Items listed in a dataset:
╭──

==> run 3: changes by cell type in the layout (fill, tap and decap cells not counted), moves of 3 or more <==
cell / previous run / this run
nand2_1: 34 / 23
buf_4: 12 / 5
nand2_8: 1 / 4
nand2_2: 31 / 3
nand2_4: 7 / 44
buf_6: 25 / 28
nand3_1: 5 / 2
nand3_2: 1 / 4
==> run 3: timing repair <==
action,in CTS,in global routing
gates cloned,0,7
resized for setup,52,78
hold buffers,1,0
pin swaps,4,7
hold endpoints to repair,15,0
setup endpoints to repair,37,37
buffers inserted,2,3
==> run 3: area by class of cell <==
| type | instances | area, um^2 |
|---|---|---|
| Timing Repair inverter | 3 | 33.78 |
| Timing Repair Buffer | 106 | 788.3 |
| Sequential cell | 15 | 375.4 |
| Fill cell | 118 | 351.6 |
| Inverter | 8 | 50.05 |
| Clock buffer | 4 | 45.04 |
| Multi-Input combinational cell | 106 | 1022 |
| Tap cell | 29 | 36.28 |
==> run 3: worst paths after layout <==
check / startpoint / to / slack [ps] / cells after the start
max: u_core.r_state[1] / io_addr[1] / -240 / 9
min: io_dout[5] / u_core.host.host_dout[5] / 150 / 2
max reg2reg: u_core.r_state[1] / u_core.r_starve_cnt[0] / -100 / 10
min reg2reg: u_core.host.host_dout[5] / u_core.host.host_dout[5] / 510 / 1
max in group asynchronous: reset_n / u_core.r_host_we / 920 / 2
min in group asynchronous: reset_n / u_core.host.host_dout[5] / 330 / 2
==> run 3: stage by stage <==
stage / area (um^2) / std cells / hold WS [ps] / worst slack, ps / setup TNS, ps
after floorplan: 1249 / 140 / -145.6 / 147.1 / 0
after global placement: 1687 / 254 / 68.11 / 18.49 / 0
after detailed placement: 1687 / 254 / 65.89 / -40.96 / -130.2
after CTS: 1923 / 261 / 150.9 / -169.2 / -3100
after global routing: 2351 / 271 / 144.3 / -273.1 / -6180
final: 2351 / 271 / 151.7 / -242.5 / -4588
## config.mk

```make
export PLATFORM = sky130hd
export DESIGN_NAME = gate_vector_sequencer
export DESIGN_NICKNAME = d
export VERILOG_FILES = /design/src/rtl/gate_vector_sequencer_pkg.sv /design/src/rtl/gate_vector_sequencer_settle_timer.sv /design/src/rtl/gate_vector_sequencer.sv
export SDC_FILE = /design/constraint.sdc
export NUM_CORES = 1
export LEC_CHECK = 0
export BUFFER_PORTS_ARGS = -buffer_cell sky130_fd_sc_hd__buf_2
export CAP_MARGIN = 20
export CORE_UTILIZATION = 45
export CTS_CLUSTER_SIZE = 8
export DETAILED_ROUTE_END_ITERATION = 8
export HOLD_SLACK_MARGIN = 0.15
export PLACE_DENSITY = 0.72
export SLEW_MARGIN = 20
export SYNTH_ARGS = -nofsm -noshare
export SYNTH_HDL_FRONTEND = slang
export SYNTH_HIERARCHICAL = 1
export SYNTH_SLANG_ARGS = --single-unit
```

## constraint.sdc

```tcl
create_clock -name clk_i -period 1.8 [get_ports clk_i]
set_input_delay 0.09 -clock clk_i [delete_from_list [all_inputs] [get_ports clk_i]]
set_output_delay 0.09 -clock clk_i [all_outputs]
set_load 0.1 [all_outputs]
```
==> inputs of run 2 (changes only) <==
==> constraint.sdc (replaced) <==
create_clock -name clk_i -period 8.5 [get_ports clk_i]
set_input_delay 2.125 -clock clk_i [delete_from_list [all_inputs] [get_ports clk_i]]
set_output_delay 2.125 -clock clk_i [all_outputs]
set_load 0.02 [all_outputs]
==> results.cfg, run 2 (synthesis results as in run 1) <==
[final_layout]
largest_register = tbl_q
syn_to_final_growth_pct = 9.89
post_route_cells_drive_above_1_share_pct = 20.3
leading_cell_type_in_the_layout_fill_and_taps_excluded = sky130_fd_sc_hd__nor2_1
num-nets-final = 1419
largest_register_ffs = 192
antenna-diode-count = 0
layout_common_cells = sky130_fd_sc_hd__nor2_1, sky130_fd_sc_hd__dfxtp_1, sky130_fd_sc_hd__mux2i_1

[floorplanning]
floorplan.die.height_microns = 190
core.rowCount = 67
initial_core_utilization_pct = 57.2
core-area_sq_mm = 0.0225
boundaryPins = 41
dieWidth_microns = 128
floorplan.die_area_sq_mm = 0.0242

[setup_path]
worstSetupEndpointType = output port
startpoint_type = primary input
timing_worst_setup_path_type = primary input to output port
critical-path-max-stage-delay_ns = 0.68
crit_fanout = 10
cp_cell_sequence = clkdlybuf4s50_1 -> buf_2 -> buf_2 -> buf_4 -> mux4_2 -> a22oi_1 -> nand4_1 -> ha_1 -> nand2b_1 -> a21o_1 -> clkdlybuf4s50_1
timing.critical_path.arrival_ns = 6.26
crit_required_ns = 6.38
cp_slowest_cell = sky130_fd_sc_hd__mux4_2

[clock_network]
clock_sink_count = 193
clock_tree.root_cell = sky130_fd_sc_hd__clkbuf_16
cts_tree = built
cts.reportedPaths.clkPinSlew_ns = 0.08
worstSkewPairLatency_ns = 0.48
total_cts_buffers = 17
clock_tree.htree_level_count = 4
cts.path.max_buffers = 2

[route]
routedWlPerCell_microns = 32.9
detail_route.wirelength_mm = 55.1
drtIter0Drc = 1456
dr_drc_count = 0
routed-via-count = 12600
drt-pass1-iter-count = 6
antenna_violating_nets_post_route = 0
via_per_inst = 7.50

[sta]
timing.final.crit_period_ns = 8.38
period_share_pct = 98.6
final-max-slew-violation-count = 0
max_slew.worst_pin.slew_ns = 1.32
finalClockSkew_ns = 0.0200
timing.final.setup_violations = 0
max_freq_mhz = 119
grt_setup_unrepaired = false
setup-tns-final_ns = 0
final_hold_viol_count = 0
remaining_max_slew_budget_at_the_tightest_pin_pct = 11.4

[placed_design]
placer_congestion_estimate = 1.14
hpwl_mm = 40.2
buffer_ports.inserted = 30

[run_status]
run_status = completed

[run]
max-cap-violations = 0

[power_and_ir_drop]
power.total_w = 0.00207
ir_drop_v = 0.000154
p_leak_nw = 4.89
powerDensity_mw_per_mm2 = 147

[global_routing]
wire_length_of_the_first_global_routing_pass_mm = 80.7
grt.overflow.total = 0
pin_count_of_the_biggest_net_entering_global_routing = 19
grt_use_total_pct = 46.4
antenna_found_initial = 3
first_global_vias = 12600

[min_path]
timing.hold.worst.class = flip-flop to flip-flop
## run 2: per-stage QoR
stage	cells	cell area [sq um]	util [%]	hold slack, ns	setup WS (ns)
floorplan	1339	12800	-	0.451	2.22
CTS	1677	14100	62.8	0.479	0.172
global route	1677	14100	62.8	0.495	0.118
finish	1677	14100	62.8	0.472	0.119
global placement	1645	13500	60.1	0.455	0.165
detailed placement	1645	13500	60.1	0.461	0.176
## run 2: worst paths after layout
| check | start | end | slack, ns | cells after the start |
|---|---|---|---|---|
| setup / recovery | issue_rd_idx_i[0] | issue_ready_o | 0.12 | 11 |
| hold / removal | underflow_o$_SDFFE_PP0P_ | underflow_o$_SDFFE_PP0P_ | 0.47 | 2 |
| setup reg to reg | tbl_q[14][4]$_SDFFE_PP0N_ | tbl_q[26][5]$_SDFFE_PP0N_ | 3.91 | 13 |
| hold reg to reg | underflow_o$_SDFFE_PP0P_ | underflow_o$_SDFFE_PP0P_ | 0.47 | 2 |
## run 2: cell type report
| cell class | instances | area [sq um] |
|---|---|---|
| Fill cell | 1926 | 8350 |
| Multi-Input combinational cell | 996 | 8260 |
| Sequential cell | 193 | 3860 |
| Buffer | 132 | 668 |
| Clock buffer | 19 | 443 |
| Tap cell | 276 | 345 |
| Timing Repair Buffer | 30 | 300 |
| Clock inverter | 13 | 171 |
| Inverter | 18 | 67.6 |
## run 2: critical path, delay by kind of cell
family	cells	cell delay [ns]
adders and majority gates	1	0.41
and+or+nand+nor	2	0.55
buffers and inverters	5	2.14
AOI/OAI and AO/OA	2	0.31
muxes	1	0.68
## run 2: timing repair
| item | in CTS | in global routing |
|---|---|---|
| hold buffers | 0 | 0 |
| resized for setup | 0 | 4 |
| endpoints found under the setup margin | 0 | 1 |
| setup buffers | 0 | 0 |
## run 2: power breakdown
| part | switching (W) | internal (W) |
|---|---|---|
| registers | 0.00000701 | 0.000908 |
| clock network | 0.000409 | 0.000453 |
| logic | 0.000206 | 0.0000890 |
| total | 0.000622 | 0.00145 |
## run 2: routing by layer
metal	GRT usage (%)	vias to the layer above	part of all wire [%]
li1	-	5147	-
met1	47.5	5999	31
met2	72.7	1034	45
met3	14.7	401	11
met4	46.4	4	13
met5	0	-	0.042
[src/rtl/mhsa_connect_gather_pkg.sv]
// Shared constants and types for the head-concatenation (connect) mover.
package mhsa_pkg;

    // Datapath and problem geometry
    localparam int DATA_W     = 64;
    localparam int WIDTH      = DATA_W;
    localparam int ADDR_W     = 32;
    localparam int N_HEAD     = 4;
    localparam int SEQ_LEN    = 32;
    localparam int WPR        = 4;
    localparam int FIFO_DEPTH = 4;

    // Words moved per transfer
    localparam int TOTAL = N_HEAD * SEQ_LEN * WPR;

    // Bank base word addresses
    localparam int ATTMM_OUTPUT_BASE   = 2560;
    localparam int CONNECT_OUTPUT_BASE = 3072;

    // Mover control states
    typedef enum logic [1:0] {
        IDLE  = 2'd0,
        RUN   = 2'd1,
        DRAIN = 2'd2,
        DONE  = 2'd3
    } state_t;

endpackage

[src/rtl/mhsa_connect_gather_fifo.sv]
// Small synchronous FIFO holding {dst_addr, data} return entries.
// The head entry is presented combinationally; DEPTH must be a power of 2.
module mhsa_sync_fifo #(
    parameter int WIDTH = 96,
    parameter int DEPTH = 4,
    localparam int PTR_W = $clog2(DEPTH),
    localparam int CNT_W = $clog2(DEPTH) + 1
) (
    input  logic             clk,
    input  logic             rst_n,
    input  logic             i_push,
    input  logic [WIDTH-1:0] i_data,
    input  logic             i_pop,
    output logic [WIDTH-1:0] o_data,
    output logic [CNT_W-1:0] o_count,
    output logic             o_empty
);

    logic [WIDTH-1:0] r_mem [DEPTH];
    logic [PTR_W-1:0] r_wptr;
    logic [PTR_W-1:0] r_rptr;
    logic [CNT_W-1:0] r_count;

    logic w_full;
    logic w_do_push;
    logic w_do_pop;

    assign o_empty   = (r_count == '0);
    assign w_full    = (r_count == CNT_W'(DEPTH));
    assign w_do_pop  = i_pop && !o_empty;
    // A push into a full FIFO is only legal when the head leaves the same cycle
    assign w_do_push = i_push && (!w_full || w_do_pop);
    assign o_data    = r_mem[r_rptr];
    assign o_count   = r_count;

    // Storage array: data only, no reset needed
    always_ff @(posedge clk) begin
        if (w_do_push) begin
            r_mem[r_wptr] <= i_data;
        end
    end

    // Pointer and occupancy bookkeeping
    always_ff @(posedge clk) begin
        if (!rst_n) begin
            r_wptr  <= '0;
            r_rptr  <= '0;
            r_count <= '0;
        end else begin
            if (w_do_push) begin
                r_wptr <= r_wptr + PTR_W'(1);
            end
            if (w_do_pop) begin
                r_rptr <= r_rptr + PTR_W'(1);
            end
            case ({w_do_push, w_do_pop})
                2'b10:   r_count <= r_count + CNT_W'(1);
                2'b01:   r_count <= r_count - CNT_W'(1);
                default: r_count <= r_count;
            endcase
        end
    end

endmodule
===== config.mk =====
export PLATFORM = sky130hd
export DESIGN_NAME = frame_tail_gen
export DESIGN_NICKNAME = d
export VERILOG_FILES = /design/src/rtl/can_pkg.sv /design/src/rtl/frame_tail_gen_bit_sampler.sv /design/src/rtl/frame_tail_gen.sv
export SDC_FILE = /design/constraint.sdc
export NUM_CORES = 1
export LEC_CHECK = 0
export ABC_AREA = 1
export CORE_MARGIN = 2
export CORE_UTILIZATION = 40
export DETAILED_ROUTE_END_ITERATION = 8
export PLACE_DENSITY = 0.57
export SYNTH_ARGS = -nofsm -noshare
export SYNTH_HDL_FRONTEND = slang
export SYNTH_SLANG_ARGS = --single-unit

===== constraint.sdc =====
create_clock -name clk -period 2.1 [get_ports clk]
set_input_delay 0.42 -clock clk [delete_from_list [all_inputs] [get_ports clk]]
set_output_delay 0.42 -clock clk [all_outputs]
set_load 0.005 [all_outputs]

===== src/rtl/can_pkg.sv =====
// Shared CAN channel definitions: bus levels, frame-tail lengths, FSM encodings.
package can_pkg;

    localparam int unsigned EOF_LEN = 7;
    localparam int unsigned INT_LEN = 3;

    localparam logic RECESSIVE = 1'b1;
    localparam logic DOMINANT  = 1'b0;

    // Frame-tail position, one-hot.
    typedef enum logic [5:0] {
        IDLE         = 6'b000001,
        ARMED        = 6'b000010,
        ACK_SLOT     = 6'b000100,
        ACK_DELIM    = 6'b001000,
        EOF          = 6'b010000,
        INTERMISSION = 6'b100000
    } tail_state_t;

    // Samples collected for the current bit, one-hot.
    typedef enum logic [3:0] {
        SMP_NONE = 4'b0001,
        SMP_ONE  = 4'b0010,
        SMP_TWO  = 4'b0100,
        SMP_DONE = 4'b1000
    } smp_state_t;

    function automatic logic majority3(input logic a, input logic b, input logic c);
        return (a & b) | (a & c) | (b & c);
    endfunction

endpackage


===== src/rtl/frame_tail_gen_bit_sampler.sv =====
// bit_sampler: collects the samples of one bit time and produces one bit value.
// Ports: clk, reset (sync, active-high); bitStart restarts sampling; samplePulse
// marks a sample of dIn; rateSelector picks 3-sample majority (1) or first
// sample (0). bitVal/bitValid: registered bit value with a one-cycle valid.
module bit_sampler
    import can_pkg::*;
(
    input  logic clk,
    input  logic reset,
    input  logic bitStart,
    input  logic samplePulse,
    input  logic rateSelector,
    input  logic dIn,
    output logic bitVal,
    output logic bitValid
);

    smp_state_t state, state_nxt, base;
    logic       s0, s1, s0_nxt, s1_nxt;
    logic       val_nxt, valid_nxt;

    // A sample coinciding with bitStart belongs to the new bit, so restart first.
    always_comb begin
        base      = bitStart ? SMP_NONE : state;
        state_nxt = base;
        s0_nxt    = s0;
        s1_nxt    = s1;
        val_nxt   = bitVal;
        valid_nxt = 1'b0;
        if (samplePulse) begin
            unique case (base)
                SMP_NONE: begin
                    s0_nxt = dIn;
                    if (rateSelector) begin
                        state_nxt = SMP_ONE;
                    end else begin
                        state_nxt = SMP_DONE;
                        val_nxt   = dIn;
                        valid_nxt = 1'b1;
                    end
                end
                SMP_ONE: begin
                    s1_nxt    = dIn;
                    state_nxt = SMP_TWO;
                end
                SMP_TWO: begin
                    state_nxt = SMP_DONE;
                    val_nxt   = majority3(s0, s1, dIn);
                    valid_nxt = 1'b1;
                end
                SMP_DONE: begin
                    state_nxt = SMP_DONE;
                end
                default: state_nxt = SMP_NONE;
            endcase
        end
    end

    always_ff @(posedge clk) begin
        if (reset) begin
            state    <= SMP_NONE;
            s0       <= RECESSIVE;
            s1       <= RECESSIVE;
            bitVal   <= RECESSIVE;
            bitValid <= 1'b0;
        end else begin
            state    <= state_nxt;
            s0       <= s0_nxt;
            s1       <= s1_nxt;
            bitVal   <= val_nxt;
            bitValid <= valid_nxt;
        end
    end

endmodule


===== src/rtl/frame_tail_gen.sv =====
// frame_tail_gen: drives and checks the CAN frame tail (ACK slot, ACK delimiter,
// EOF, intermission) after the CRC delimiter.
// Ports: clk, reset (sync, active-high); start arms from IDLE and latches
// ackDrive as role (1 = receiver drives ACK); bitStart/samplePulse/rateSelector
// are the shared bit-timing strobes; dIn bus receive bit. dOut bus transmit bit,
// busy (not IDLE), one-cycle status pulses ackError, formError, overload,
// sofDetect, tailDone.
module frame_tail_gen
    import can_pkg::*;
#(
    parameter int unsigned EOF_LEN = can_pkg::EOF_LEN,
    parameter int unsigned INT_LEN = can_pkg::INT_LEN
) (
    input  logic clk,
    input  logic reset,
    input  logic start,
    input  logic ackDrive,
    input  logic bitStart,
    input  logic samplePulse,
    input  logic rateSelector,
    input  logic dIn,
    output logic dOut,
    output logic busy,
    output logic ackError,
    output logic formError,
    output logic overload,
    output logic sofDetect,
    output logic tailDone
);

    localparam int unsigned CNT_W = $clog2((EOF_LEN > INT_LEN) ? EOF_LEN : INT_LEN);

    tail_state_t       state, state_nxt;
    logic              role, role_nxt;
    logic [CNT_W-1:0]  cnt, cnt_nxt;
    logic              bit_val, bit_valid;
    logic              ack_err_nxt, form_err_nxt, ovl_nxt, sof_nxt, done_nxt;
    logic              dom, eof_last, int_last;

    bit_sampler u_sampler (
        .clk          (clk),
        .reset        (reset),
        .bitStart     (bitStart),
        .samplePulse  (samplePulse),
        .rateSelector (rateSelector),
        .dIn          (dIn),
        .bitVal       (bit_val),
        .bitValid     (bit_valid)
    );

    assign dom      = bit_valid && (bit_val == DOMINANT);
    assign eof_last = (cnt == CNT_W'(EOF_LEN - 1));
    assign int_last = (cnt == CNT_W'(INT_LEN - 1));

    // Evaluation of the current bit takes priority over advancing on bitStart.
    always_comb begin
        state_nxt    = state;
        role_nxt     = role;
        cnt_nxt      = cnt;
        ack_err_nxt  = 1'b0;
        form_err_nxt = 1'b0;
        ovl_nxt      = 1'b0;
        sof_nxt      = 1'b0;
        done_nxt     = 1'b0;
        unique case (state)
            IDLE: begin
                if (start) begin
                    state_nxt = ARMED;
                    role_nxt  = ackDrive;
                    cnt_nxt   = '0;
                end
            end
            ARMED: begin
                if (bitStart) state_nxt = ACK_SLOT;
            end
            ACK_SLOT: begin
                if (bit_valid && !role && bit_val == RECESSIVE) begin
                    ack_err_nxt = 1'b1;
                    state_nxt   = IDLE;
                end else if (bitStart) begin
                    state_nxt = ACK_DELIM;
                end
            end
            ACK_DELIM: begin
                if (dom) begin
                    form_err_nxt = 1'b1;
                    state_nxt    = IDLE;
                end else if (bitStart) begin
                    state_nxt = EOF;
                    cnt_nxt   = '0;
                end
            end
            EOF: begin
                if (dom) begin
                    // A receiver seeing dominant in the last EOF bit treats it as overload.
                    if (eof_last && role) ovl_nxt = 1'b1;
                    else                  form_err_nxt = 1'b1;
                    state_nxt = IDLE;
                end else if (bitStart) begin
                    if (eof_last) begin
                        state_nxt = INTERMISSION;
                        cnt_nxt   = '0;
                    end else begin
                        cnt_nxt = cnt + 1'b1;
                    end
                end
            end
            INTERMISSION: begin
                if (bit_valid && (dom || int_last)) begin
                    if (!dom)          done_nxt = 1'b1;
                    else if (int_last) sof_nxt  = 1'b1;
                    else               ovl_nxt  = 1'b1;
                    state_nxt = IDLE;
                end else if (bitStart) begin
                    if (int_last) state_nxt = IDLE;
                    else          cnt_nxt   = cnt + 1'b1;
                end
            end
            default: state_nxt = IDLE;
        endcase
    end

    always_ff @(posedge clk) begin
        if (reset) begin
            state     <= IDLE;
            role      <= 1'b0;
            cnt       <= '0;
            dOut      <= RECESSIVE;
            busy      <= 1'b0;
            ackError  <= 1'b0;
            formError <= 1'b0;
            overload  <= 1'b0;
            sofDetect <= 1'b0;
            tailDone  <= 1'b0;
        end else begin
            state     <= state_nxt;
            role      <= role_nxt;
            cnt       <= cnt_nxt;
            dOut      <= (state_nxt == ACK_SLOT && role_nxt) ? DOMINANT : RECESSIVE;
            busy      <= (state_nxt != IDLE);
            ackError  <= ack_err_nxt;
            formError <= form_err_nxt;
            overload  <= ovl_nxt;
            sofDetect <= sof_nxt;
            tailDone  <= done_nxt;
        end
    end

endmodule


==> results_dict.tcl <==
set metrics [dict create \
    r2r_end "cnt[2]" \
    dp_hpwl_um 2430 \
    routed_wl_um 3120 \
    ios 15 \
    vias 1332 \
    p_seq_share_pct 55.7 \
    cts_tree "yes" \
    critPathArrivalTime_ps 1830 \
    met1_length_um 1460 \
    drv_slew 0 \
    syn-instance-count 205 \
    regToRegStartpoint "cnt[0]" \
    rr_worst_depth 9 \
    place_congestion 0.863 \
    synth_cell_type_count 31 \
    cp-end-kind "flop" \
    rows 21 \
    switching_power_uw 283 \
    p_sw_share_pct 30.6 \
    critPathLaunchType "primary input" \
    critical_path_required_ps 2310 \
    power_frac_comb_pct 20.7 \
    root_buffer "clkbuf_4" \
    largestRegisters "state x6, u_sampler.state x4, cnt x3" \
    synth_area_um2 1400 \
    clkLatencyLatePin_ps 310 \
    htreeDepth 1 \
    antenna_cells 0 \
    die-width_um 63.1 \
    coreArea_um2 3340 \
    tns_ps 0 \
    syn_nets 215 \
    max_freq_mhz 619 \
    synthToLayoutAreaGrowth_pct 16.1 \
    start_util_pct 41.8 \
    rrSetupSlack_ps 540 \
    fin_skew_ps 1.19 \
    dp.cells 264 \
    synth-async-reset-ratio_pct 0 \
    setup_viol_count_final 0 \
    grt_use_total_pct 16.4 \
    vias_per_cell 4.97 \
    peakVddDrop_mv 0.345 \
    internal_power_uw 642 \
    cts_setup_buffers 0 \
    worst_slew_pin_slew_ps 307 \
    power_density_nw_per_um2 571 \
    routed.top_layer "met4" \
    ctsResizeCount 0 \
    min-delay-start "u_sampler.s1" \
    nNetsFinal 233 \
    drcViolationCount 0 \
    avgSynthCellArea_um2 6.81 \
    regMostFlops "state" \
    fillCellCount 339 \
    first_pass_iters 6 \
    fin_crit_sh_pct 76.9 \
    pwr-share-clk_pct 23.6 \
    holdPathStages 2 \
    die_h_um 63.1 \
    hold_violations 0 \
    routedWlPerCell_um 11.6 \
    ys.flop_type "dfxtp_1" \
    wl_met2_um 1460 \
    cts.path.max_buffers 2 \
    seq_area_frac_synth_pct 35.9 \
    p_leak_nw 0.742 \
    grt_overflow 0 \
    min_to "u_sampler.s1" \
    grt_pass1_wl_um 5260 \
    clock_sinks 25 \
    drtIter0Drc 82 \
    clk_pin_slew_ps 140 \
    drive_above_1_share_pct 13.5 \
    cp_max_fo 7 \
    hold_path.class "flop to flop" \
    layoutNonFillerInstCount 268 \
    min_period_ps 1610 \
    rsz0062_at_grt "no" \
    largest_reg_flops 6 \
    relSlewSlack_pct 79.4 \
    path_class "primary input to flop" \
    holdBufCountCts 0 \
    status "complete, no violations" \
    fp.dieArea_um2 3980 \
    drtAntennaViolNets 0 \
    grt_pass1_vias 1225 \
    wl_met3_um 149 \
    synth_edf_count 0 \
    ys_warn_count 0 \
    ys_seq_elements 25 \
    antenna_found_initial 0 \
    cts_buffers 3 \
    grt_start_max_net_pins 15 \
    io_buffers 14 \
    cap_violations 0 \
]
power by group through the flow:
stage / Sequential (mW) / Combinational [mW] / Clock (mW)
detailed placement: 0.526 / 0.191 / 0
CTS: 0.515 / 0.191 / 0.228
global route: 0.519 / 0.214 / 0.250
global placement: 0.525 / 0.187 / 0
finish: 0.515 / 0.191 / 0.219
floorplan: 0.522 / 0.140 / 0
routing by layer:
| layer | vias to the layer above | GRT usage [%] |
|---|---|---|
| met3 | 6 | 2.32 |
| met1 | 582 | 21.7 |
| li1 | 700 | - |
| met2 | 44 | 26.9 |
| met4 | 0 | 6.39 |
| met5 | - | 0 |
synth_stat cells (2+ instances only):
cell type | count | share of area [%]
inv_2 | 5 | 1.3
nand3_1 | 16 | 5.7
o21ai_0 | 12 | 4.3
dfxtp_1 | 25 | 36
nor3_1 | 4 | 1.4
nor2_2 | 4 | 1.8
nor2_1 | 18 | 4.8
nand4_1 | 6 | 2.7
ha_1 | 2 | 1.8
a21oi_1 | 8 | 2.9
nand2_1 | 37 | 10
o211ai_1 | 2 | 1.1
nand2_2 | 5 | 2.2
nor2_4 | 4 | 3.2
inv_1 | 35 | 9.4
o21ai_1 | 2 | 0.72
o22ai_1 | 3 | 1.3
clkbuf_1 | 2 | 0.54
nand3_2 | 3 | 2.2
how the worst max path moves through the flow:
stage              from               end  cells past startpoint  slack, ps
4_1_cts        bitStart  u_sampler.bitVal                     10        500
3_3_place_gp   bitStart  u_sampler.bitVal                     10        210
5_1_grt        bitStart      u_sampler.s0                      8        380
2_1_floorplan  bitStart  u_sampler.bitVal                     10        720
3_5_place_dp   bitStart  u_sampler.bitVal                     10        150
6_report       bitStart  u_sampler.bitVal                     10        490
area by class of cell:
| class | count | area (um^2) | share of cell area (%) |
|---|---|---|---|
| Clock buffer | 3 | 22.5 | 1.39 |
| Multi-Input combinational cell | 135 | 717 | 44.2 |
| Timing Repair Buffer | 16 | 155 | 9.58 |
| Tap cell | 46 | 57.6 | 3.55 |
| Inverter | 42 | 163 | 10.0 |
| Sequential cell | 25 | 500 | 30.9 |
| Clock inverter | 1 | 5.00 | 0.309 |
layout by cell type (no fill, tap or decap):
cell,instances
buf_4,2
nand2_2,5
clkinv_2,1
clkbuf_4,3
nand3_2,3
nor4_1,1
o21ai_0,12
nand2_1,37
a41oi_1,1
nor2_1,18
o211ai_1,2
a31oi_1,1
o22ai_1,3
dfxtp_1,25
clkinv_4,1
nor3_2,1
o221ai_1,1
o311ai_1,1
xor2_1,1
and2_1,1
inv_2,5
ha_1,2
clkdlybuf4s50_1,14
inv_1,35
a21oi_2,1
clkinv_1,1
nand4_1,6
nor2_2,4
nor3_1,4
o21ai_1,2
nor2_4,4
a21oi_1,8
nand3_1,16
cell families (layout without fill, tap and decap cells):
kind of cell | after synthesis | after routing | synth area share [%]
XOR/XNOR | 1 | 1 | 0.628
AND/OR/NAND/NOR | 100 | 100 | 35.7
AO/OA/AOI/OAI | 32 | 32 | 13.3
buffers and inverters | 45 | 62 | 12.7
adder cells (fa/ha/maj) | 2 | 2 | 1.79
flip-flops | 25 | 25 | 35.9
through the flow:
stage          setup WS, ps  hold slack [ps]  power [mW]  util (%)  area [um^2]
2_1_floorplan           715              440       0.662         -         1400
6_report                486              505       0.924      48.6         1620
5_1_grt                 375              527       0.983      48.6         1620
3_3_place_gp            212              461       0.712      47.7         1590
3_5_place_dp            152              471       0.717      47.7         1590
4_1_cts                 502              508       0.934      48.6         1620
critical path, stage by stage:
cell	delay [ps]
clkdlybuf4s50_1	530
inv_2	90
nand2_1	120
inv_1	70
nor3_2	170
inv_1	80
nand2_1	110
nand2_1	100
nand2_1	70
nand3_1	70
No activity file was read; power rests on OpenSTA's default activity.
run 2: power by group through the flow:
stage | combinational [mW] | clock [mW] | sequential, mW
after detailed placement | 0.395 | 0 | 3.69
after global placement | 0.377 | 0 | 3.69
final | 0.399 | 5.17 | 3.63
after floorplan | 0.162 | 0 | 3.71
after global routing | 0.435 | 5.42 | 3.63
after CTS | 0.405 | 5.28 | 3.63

╰──

To do
Output the lines above exactly, but only those between the line holding "check / startpoint" and the line holding "max in group", inclusive.

Result below
check / startpoint / to / slack [ps] / cells after the start
max: u_core.r_state[1] / io_addr[1] / -240 / 9
min: io_dout[5] / u_core.host.host_dout[5] / 150 / 2
max reg2reg: u_core.r_state[1] / u_core.r_starve_cnt[0] / -100 / 10
min reg2reg: u_core.host.host_dout[5] / u_core.host.host_dout[5] / 510 / 1
max in group asynchronous: reset_n / u_core.r_host_we / 920 / 2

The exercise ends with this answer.